**EXERCISE DATA**
$ cat src/hw/rtl/tspm_pkg.sv
package tspm_pkg;

  typedef logic signed [19:0] height_t;
  typedef logic [23:0]        slope_t;
  typedef logic [19:0]        diff_t;
  typedef logic [10:0]        dim_t;

  localparam int CFG_ADDR_W = 5;
  localparam int CFG_DATA_W = 32;

  // widest scaled value: 6 * (2^20 - 1) stays below 2^23
  localparam int SCALED_W     = 23;
  localparam int SLOPE_FACTOR = 6;
  localparam slope_t SLOPE_MIN = 24'd16;

  localparam dim_t    MAP_WIDTH_RST   = 11'd256;
  localparam dim_t    MAP_HEIGHT_RST  = 11'd256;
  localparam slope_t  SLOPE_LIMIT_RST = 24'd400;
  localparam height_t MIN_DEPTH_RST   = -20'sd160000;
  localparam height_t MAX_DEPTH_RST   = 20'sd320;

  typedef enum logic [2:0] {
    REG_MAP_WIDTH   = 3'd0,
    REG_MAP_HEIGHT  = 3'd1,
    REG_SLOPE_LIMIT = 3'd2,
    REG_MIN_DEPTH   = 3'd3,
    REG_MAX_DEPTH   = 3'd4
  } reg_idx_t;

  typedef enum logic {
    MODE_SAMPLE = 1'b0,
    MODE_FLUSH  = 1'b1
  } mode_t;

  typedef struct packed {
    dim_t    map_width;
    dim_t    map_height;
    slope_t  slope_limit;
    height_t min_depth;
    height_t max_depth;
  } cfg_t;

  // per-cell control carried from the counter stage to the datapath
  typedef struct packed {
    logic    emit;
    logic    wr_mid;
    logic    has_left;
    logic    has_right;
    logic    has_up;
    logic    has_down;
    logic    border;
    logic    last;
    height_t down;
  } cell_ctl_t;

  typedef struct packed {
    logic last_fire;
    logic map_start;
  } ctl_stat_t;

  function automatic diff_t abs_diff(height_t a, height_t b);
    logic signed [20:0] d;
    d = $signed({a[19], a}) - $signed({b[19], b});
    return d[20] ? diff_t'(-d) : diff_t'(d);
  endfunction

endpackage

$ cat src/hw/rtl/tspm_if.sv
interface tspm_in_if;
  import tspm_pkg::*;
  logic    valid;
  logic    ready;
  logic    mode;
  height_t height;
  modport source (output valid, output mode, output height, input ready);
  modport sink (input valid, input mode, input height, output ready);
endinterface


$ cat src/hw/rtl/tspm_ctrl.sv
module tspm_ctrl #(
  parameter int MAX_WIDTH = 1024,
  parameter int MAX_HEIGHT = 1024,
  localparam int AW = $clog2(MAX_WIDTH)
) (
  input  logic                  clk,
  input  logic                  rst_n,
  input  tspm_pkg::cfg_t        cfg,
  tspm_in_if.sink               in_ch,
  input  logic                  s1_ready,
  output logic                  rd_en,
  output logic [AW-1:0]         mid_addr_a,
  output logic [AW-1:0]         mid_addr_b,
  output logic [AW-1:0]         up_addr_a,
  output logic [AW-1:0]         up_addr_b,
  output logic                  s1_valid_r,
  output tspm_pkg::cell_ctl_t   s1_ctl_r,
  output logic [AW-1:0]         s1_col_r,
  output tspm_pkg::ctl_stat_t   stat
);
  import tspm_pkg::*;

  localparam int WW = $clog2(MAX_WIDTH + 1);
  localparam int HW = $clog2(MAX_HEIGHT + 1);
  localparam int EW = (WW > 11) ? WW : 11;
  localparam int EH = (HW > 11) ? HW : 11;

  logic [AW-1:0] col_r, col_nxt, flush_r, flush_nxt;
  logic [HW-1:0] row_r, row_nxt;
  logic          s1_valid_nxt;

  logic [EW-1:0] w_ext, eff_w, c_ext, c_inc;
  logic [EH-1:0] h_ext, eff_h;
  logic [AW-1:0] c_samp, c_fl, c;
  logic          is_flush, row_lt_h, act, accept, fire, at_end;
  cell_ctl_t     ctl_nxt;

  always_comb begin
    w_ext = EW'(cfg.map_width);
    h_ext = EH'(cfg.map_height);
    eff_w = (w_ext == '0) ? EW'(1) : ((w_ext > EW'(MAX_WIDTH)) ? EW'(MAX_WIDTH) : w_ext);
    eff_h = (h_ext == '0) ? EH'(1) : ((h_ext > EH'(MAX_HEIGHT)) ? EH'(MAX_HEIGHT) : h_ext);
  end

  assign in_ch.ready = !s1_valid_r || s1_ready;
  assign accept      = in_ch.valid && in_ch.ready;
  assign is_flush    = (in_ch.mode == MODE_FLUSH);
  assign row_lt_h    = EH'(row_r) < eff_h;
  assign act         = is_flush ? !row_lt_h : row_lt_h;
  assign fire        = accept && act;

  // a column past a shrunken width restarts a sample row, or ends a flush
  assign c_samp = (EW'(col_r) >= eff_w) ? '0 : col_r;
  assign c_fl   = (EW'(flush_r) >= eff_w) ? AW'(eff_w - EW'(1)) : flush_r;
  assign c      = is_flush ? c_fl : c_samp;
  assign c_ext  = EW'(c);
  assign c_inc  = c_ext + EW'(1);
  assign at_end = c_inc >= eff_w;

  always_comb begin
    ctl_nxt.emit      = is_flush || (row_r != '0);
    ctl_nxt.wr_mid    = !is_flush;
    ctl_nxt.has_left  = (c != '0);
    ctl_nxt.has_right = !at_end;
    ctl_nxt.has_up    = is_flush ? (eff_h >= EH'(2)) : (row_r >= HW'(2));
    ctl_nxt.has_down  = !is_flush;
    // flushed cells sit on the last row, which is border
    ctl_nxt.border    = is_flush || (row_r == HW'(1)) || (c == '0) || at_end;
    ctl_nxt.last      = is_flush && at_end;
    ctl_nxt.down      = in_ch.height;
  end

  always_comb begin
    col_nxt   = col_r;
    row_nxt   = row_r;
    flush_nxt = flush_r;
    if (fire) begin
      if (is_flush) begin
        if (at_end) begin
          col_nxt   = '0;
          row_nxt   = '0;
          flush_nxt = '0;
        end else begin
          flush_nxt = AW'(c_inc);
        end
      end else if (at_end) begin
        col_nxt = '0;
        row_nxt = row_r + HW'(1);
      end else begin
        col_nxt = AW'(c_inc);
      end
    end
  end

  assign s1_valid_nxt = fire ? 1'b1 : (s1_ready ? 1'b0 : s1_valid_r);

  always_ff @(posedge clk) begin
    if (!rst_n) begin
      col_r      <= '0;
      row_r      <= '0;
      flush_r    <= '0;
      s1_valid_r <= 1'b0;
    end else begin
      col_r      <= col_nxt;
      row_r      <= row_nxt;
      flush_r    <= flush_nxt;
      s1_valid_r <= s1_valid_nxt;
    end
  end

  always_ff @(posedge clk) begin
    if (fire) begin
      s1_ctl_r <= ctl_nxt;
      s1_col_r <= c;
    end
  end

  assign rd_en      = fire;
  assign mid_addr_a = c;
  assign mid_addr_b = c + AW'(1);
  assign up_addr_a  = c - AW'(1);
  assign up_addr_b  = c;

  assign stat.last_fire = fire && ctl_nxt.last;
  assign stat.map_start = (row_r == '0) && (col_r == '0) && (flush_r == '0);

endmodule

$ cat src/flat_wrapper.sv
// flat-port wrapper written by rule: the top's interface ports become plain ports
module tspm_ctrl_flat import tspm_pkg::*;
#(
  parameter int MAX_WIDTH = 1024,
  parameter int MAX_HEIGHT = 1024,
  localparam int AW = $clog2(MAX_WIDTH)
)
  (clk, rst_n, cfg, s1_ready, rd_en, mid_addr_a, mid_addr_b, up_addr_a, up_addr_b, s1_valid_r, s1_ctl_r, s1_col_r, stat, in_ch_valid, in_ch_mode, in_ch_height, in_ch_ready);
  tspm_in_if in_ch_i ();
  input  logic clk;
  input  logic rst_n;
  input  tspm_pkg::cfg_t cfg;
  input  logic s1_ready;
  output logic rd_en;
  output logic [AW-1:0] mid_addr_a;
  output logic [AW-1:0] mid_addr_b;
  output logic [AW-1:0] up_addr_a;
  output logic [AW-1:0] up_addr_b;
  output logic s1_valid_r;
  output tspm_pkg::cell_ctl_t s1_ctl_r;
  output logic [AW-1:0] s1_col_r;
  output tspm_pkg::ctl_stat_t stat;
  input wire logic [$bits(in_ch_i.valid)-1:0] in_ch_valid;
  input wire logic [$bits(in_ch_i.mode)-1:0] in_ch_mode;
  input wire logic [$bits(in_ch_i.height)-1:0] in_ch_height;
  output wire logic [$bits(in_ch_i.ready)-1:0] in_ch_ready;
  assign in_ch_i.valid = in_ch_valid;
  assign in_ch_i.mode = in_ch_mode;
  assign in_ch_i.height = in_ch_height;
  assign in_ch_ready = in_ch_i.ready;
  tspm_ctrl #(.MAX_WIDTH(MAX_WIDTH), .MAX_HEIGHT(MAX_HEIGHT)) u_core (.clk(clk), .rst_n(rst_n), .cfg(cfg), .in_ch(in_ch_i), .s1_ready(s1_ready), .rd_en(rd_en), .mid_addr_a(mid_addr_a), .mid_addr_b(mid_addr_b), .up_addr_a(up_addr_a), .up_addr_b(up_addr_b), .s1_valid_r(s1_valid_r), .s1_ctl_r(s1_ctl_r), .s1_col_r(s1_col_r), .stat(stat));
endmodule
$ cat config.mk
export PLATFORM = sky130hd
export DESIGN_NAME = tspm_ctrl_flat
export DESIGN_NICKNAME = d
export VERILOG_FILES = /design/src/hw/rtl/tspm_pkg.sv /design/src/hw/rtl/tspm_if.sv /design/src/hw/rtl/tspm_ctrl.sv /design/src/flat_wrapper.sv
export SDC_FILE = /design/constraint.sdc
export NUM_CORES = 1
export LEC_CHECK = 0
export BUFFER_PORTS_ARGS = -buffer_cell sky130_fd_sc_hd__buf_2
export CAP_MARGIN = 5
export CORE_MARGIN = 2
export CORE_UTILIZATION = 49
export DETAILED_ROUTE_END_ITERATION = 10
export PLACE_DENSITY = 0.84
export SYNTH_ARGS = -nofsm -noshare
export SYNTH_HDL_FRONTEND = slang
export SYNTH_SLANG_ARGS = --single-unit
$ cat constraint.sdc
create_clock -name clk -period 5.9 [get_ports clk]
set_input_delay 0.295 -clock clk [delete_from_list [all_inputs] [get_ports clk]]
set_output_delay 0.295 -clock clk [all_outputs]
set_load 0.02 [all_outputs]
==> results of run 1 <==
==> cell type report <==
class,instances,area share (%)
tap,111,2.501
timing repair buffer,150,14.46
sequential,69,31.54
multi-input combinational,360,46.54
clock buffer,9,2.230
inverter,22,1.487
clock inverter,7,1.239
==> worst min path at each step <==
| stage | cells after the start | startpoint | slack [ps] | to |
|---|---|---|---|---|
| 6_report | 1 | in_ch_height[10] | 100 | u_core.s1_ctl_r[10]$_DFFE_PP_ |
| 5_1_grt | 1 | in_ch_height[8] | 90 | u_core.s1_ctl_r[8]$_DFFE_PP_ |
| 4_1_cts | 1 | in_ch_height[10] | 90 | u_core.s1_ctl_r[10]$_DFFE_PP_ |
| 3_5_place_dp | 1 | in_ch_height[10] | 470 | u_core.s1_ctl_r[10]$_DFFE_PP_ |
| 3_3_place_gp | 1 | in_ch_height[6] | 470 | u_core.s1_ctl_r[6]$_DFFE_PP_ |
| 2_1_floorplan | 0 | in_ch_height[0] | 390 | u_core.s1_ctl_r[0]$_DFFE_PP_ |
==> state kept, by name (all words and copies together), names as in the netlist <==
register           cells
u_core.s1_col_r       10
u_core.flush_r        10
u_core.col_r          10
u_core.s1_ctl_r       27
u_core.row_r          11
u_core.s1_valid_r      1
==> power breakdown <==
group          leakage (nW)  switching, W  total (W)  internal [W]
Clock                 0.101      0.000216   0.000384      0.000167
Combinational          1.84      0.000136   0.000211     0.0000746
Sequential            0.602    0.00000492   0.000528      0.000523
Total                  2.54      0.000357    0.00112      0.000765
==> through the flow <==
stage                     setup slack (ps)  cells  power [W]  hold WS (ps)  util [%]
after floorplan                      124.5    480  0.0006704         393.9         -
after global placement               286.9    712  0.0007404         471.6     58.43
after detailed placement             99.34    712  0.0007460         473.1     58.43
after CTS                            393.3    728   0.001123         92.48     60.53
after global routing                 94.61    728   0.001165         87.02     60.68
final                                509.7    728   0.001122         102.3     60.68
==> layout by cell type, fill, tap and decap left out, types with 12 or more instances in the layout <==
cell	instances
o21ai_0	13
ha_1	49
nor4_1	12
nor3_1	12
nand3_1	27
xnor2_1	19
buf_2	129
inv_1	19
nand2_1	48
buf_4	21
nor2_1	29
edfxtp_1	37
a21oi_1	20
a22o_1	13
dfxtp_1	32
==> cells by family (layout without fill, tap and decap cells) <==
kind of cell             count (synthesis)  in the layout
AO/OA/AOI/OAI                           98             98
XOR/XNOR                                28             28
adder cells (fa/ha/maj)                 49             49
buffers and inverters                   51            188
flip-flops                              69             69
multiplexers                             5              5
AND/OR/NAND/NOR                        180            180
==> worst max-delay path: cells and delay by family <==
kind | cells | cell delay [ps]
muxes | 1 | 150
and+or+nand+nor | 5 | 1300
buffers and inverters | 6 | 870
xor gates and xnor gates | 1 | 250
AOI/OAI and AO/OA | 9 | 1970
adders and majority gates | 3 | 830
==> routing by layer <==
| metal | up-vias | part of all wire, % |
|---|---|---|
| met5 | - | 0 |
| met3 | 12 | 7.0 |
| met1 | 1976 | 45 |
| li1 | 2022 | - |
| met4 | 0 | 1.1 |
| met2 | 196 | 47 |
==> repair_timing <==
item,in CTS,in global routing
setup endpoints to repair,0,6
setup buffers,0,0
resized for setup,0,2
endpoints found under the hold margin,0,0
==> summary.md, run 1 <==
| Metric | Value |
|---|---|
| Via Count | 4,206 |
| Total grt overflow | 0 |
| Most used DFF post-synth | edfxtp_1 |
| R2R depth | 22 |
| Sequential area share after synthesis | 38.38% |
| Nets | 772 |
| Largest family of logic cells by synthesized area | simple AND/OR/NAND/NOR gates |
| Max_cap viols | 0 |
| RSZ-0062 raised after global routing | no |
| Vias in the first global route | 4,014 |
| Max clock buf depth | 2 |
| Slowest CP cell | nor4_1 |
| Pleak | 2.539 nW |
| Adder-cell share of the synthesized area | 13.43% |
| DRC viols | 0 |
| Final Skew | 13.71 ps |
| Area occupied by multi-input gates | 0.002585 mm2 |
| Initial Util | 49.87% |
| Worst Setup EP | u_core.col_r[4]$_SDFFE_PN0P_ |
| Antenna violations before repair | 0 |
| GRT Util Overall | about 25% |
| First-pass GRT wire length | 19.68 mm |
| Die Y | 100.5 um |
| GPL Wtd Cong | 0.9604 |
| Routed Antenna Nets | 0 |
| PortBufs | roughly 130 |
| Register Area | roughly 0.0018 mm2 |
| Status | finished, final reports clean |
| Pins over their slew limit | 0 |
| Setup-failing EPs final | 0 |
| Post-route cell area | 0.005554 mm2 |
| HPWL Detailed | about 10 mm |
| Minimum clock period | between 5000 and 6000 ps |
| Placed inst area | 0.005348 mm2 |
| Fin crit share | 91.36% |
| Ant. Diodes | 0 |
| Detailed Route WL | between 10 and 15 mm |
| Pwr Density | a little over 200 mW/mm2 |
| Simple-gate area share of the yosys netlist | 20.45% |
| # IOs | 194 |
| Actual slew at the worst max-slew pin | approximately 840 ps |
| RR Startpoint | u_core.flush_r[0]$_SDFFE_PN0P_ |
| FF+latch count, synth | about 70 |
| Unique cell type count in the Yosys netlist | 62 |
| Most frequent cells after synthesis | 49 x ha_1, 48 x nand2_1, 37 x edfxtp_1, 32 x dfxtp_1, 29 x nor2_1 |
| Synthesis warning total | 0 |
| Worst slew margin | a little over two fifths |
| Met3 usage | under 10% |
| P&R area growth vs syn | 21.68% |
| Largest net degree at the start of global routing | 25 |
| Worst r2r dst | u_core.col_r[4]$_SDFFE_PN0P_ |
| Global route hottest layer | met2 |
| Most used cell, CP | inv_1 |
| Worst skew pair latency | 360 ps |
| Post-synthesis compound-gate area fraction | 15.76% |
| Fraction of layout cells with a size suffix above 1 | between 20% and 30% |
| Final hold viol count | 0 |
| Core area | 0.009153 mm2 |
| Die area | 0.01010 mm2 |
| Most numerous cell in the Yosys netlist | ha_1 |
| Met1 Usage GRT | 33.14% |
| Crit path from | cfg[85] |
| Clk sinks | 69 |
| Flop2flop setup slack | 850 ps |
| CP arrival | 5680 ps |
| Max VDD drop | 0.1045 mV |
| Min-delay worst type | input port to flip-flop |
| Mapped Cells | between 400 and 500 |
| Drt first-iter violations | 295 |
| Max incr delay on CP | 380 ps |
| Post-synth top area share | between 20 and 25% |
| Synth Area in XOR/XNOR | 5.373% |
| Critical path capture point type | flip-flop |
| Top cells by area, synth | edfxtp_1 24%, dfxtp_1 14%, ha_1 13% |
| Die width | 100.5 um |
| CTS tree | yes |
| GR Layer Usage met2 | ~41% |
| Syn Area/Cell | 9.509 um2 |
| Filler cells | between 700 and 800 |
| Num rows | 35 |
| Worst-path clk slew | approximately 90 ps |
| Crit Path Category | input port to flip-flop |
| EDFF count, synth | 37 |
| Pre-antenna DRT Iters | 5 |
| Via density | 5.777 |
| Leading area contributor after synthesis | edfxtp_1 |
| Total CTS buffers | 9 |
| Syn_nets | 640 |
| CP Launch Type | input port |
| Hold buffers post-CTS | 0 |
| Final TNS setup | 0 ps |
| Worst-path maximum fanout | 12 |
| Syn Std Cell Area | 0.004564 mm2 |
| Drt wl/cell | 17.16 um |
| Mux share of post-synthesis cell area | under 10% |
| Htree depth | 3 |
| Fmax | 185.5 MHz |
| WP data required | 6190 ps |
| Asr flop ratio synth | 0% |
| Root buf cell | clkbuf_8 |
Note: power is estimated with default switching activity, not from simulation.
==> run 2: changes to the inputs <==
PLACE_DENSITY = 0.82   (was 0.84)
==> summary.md, run 2 (synthesis results as in run 1) <==
| Metric | Value |
|---|---|
| Status | finished, final reports clean |
| Hold endpoint | u_core.s1_ctl_r[12]$_DFFE_PP_ |
| Max FFs per register | 27 |
| Register Area | 0.001752 mm2 |
| Worst Min Path Start | in_ch_height[12] |
| Num rows | 35 |
| First-pass GRT wire length | 20.19 mm |
| HPWL Detailed | 9.806 mm |
| CP Launch Type | input port |
| Most frequent cells in the layout | 129 x buf_2, 49 x ha_1, 48 x nand2_1, 37 x edfxtp_1, 32 x dfxtp_1 |
| Worst hold stages | 1 |
| Post_cts resized | 0 |
| Die area | 0.01010 mm2 |
| CTS tree | yes |
| Min-delay worst type | input port to flip-flop |
| Final hold viol count | 0 |
| Worst-path maximum fanout | 12 |
| Critical path capture point type | output pin |
| Area occupied by multi-input gates | 0.002571 mm2 |
| Filler cells | 775 |
| Total grt overflow | 0 |
| WP data required | 5610 ps |
| Root buf cell | clkbuf_8 |
| Commonest non-fill, non-tap cell in the layout | buf_2 |
| DRC viols | 0 |
| Total CTS buffers | 9 |
| Biggest regs | u_core.s1_ctl_r: 27 flops, u_core.row_r: 11 flops |
| Core area | approximately 0.0092 mm2 |
| P&R area growth vs syn | 21.98% |
| Largest register by flop count | u_core.s1_ctl_r |
| CP arrival | 5320 ps |
| Actual slew at the worst max-slew pin | 809.2 ps |
| Vias in the first global route | 4,118 |
| Worst slew margin | 45.56% |
| GPL Wtd Cong | 0.9549 |
| Pwr Density | 201.8 mW/mm2 |
| Via density | 5.839 |
| RSZ-0062 raised after global routing | no |
| Fin crit share | about 95% |
| Pleak | 2.553 nW |
| Clk sinks | 69 |
| Detailed Route WL | 12.36 mm |
| Routed Antenna Nets | 0 |
| Die width | 100.5 um |
| Nets | 775 |
| Htree depth | 3 |
| Fmax | 178.2 MHz |
| Flop2flop setup slack | 680 ps |
| Max VDD drop | about 0.098 mV |
| Delay-heaviest family, CP | compound AO/OA/AOI/OAI gates |
| Crit Path Category | input port to output pin |
| Worst r2r dst | u_core.col_r[8]$_SDFFE_PN0P_ |
| Final Skew | 12.84 ps |
| Pre-antenna DRT Iters | 5 |
| Worst path buffer plus inverter count | 7 |
| Hold buffers post-CTS | 0 |
| Via Count | around 4,300 |
| CP cell instances | buf_2 -> nor4_1 -> a32oi_1 -> inv_1 -> ha_1 -> nand2b_1 -> a211o_1 -> a21oi_2 -> mux2i_1 -> a221oi_1 -> inv_1 -> ha_1 -> nand3_1 -> xor2_1 -> inv_1 -> ha_1 -> a21o_1 -> a21oi_1 -> a21oi_1 -> a211oi_1 -> buf_4 -> buf_4 -> nor2_1 -> buf_2 |
| Worst-path clk slew | 90 ps |
| Antenna violations before repair | 0 |
| Slowest CP cell | a221oi_1 |
| Initial Util | 49.87% |
| Ant. Diodes | 0 |
| R2R depth | 23 |
| # IOs | around 190 |
| Largest net degree at the start of global routing | 28 |
| Setup Fix Bufs, Post-CTS | 0 |
| GRT Util Overall | 25.25% |
| Drt wl/cell | about 17 um |
| Max_cap viols | 0 |
| Minimum clock period | 5612 ps |
| Max incr delay on CP | 470 ps |
| Die Y | 100.5 um |
| Max clock buf depth | 2 |
| RR Startpoint | u_core.flush_r[0]$_SDFFE_PN0P_ |
| Worst skew pair latency | 360 ps |
| Setup-failing EPs final | 0 |
| Total Power | 0.001124 W |
| Pins over their slew limit | 0 |
| PortBufs | 129 |
| Fraction of layout cells with a size suffix above 1 | 29.84% |
| Final TNS setup | 0 ps |
| Drt first-iter violations | 300 |
==> run 2: power breakdown <==
part | switching, W | internal [W] | leakage (nW)
Combinational | 0.000133 | 0.0000754 | 1.85
Clock | 0.000219 | 0.000168 | 0.102
Sequential | 0.00000498 | 0.000523 | 0.602
Total | 0.000357 | 0.000766 | 2.55
==> run 2: stage by stage <==
stage | hold WS [ps] | cells | setup slack [ps] | instance area (um2) | utilization [%]
2_1_floorplan | 393.9 | 480 | 124.5 | 4569 | -
3_3_place_gp | 472.6 | 715 | 293.5 | 5370 | 58.67
3_5_place_dp | 473.1 | 715 | 177.0 | 5370 | 58.67
4_1_cts | 101.3 | 731 | 382.3 | 5568 | 60.83
5_1_grt | 86.55 | 731 | 86.20 | 5568 | 60.83
6_report | 109.2 | 731 | 288.3 | 5568 | 60.83
==> run 2: layout make-up <==
cell class	count	share of cell area, %
clock buffers	9	2.225
clock inverters	7	1.326
inverters	22	1.483
multi-input cells	360	46.18
flip-flops and latches	69	31.46
well taps	111	2.494
repair buffers	153	14.83
==> run 2: worst max path at each step <==
stage	start	to	slack [ps]	cells after the start
detailed placement	cfg[85]	u_core.col_r[5]$_SDFFE_PN0P_	180	26
global route	cfg[85]	stat[1]	90	23
floorplan	cfg[83]	u_core.col_r[4]$_SDFFE_PN0P_	120	24
finish	cfg[85]	stat[1]	290	24
CTS	cfg[85]	stat[1]	380	24
global placement	cfg[85]	u_core.col_r[4]$_SDFFE_PN0P_	290	25
==> run 2: metal layers <==
metal / wire length [um] / global-route usage [%] / up-vias
li1: - / - / 2037
met1: 5518 / 34.65 / 1995
met2: 5673 / 40.17 / 215
met3: 920 / 4.577 / 21
met4: 246 / 8.851 / 0
met5: 0 / 0 / -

**WHAT IS EXPECTED**
When a line in the data holds the word "internal", show that line.

**ANSWER TO THIS PROBLEM**
group          leakage (nW)  switching, W  total (W)  internal [W]
part | switching, W | internal [W] | leakage (nW)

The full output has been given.